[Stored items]

+--

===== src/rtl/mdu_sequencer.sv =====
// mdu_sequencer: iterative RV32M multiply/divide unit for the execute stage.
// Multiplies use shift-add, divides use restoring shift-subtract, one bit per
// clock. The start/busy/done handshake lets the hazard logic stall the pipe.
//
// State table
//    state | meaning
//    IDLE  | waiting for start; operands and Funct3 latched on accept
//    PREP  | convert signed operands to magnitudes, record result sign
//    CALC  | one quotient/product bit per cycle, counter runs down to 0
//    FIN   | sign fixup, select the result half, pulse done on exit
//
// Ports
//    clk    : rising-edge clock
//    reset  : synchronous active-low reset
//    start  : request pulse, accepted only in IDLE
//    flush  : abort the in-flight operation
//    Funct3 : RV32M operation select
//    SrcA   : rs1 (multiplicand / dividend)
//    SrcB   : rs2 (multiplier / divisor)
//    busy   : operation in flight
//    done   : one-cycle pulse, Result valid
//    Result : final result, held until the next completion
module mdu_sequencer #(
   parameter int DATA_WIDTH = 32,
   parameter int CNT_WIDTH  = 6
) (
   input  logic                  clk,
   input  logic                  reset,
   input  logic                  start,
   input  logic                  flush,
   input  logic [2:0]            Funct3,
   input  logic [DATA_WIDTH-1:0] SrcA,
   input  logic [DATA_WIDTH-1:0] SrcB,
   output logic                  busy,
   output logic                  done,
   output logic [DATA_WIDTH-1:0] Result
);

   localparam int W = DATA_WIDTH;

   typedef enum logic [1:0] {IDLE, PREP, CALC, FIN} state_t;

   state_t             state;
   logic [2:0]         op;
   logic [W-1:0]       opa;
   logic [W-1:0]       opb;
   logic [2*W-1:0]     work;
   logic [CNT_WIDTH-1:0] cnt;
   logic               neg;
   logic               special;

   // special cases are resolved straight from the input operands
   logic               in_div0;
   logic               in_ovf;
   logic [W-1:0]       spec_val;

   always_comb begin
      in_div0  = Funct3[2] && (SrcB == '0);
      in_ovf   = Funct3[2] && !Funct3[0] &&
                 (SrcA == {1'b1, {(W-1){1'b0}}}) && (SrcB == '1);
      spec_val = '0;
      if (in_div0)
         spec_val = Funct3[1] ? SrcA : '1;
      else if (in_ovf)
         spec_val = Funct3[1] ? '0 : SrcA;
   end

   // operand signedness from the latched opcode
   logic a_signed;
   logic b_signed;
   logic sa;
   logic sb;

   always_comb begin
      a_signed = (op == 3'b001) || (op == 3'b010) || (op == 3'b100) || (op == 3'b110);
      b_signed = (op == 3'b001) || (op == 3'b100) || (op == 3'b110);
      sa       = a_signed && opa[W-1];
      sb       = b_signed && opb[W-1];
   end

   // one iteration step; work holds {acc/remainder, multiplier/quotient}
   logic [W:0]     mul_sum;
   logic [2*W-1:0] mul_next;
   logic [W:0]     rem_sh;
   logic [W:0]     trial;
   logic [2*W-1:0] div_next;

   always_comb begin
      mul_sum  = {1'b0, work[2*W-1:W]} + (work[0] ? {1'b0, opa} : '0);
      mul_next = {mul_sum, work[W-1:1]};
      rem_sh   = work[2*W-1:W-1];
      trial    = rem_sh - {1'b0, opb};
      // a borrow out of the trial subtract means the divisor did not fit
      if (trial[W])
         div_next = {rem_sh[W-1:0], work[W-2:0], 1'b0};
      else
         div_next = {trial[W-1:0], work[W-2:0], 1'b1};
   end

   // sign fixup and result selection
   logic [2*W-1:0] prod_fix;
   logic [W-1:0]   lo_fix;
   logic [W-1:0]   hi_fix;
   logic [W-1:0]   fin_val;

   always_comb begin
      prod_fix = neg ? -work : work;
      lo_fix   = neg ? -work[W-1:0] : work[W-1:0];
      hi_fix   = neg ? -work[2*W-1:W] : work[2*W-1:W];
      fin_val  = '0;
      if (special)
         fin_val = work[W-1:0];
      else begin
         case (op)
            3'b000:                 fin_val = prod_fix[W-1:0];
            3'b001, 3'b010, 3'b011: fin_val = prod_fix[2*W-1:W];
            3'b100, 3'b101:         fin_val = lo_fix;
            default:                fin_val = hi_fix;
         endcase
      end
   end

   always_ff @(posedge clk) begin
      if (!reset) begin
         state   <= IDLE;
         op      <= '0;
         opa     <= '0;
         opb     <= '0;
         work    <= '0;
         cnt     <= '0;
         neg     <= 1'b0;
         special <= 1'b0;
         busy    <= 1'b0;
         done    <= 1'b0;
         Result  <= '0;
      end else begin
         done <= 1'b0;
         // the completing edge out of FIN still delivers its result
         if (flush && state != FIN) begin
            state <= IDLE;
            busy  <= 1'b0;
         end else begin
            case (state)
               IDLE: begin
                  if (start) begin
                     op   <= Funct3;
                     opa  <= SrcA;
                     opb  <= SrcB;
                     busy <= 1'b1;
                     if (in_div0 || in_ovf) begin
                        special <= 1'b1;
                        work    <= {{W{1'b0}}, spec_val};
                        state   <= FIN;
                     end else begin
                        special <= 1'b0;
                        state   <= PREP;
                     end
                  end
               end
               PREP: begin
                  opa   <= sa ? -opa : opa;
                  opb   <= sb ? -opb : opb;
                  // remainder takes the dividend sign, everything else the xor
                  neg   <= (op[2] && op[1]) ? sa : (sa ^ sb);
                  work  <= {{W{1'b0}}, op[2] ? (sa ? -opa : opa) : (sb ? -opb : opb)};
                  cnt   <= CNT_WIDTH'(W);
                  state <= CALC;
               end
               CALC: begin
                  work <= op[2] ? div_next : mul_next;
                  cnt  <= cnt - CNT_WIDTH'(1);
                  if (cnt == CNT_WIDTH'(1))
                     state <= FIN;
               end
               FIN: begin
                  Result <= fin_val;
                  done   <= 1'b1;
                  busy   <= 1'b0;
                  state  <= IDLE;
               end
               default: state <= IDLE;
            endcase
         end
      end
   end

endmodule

+--

* [TASK STATEMENT] Look through the data and show every line containing "done".

* [ANSWER]
// clock. The start/busy/done handshake lets the hazard logic stall the pipe.
//    FIN   | sign fixup, select the result half, pulse done on exit
//    done   : one-cycle pulse, Result valid
   output logic                  done,
         done    <= 1'b0;
         done <= 1'b0;
                  done   <= 1'b1;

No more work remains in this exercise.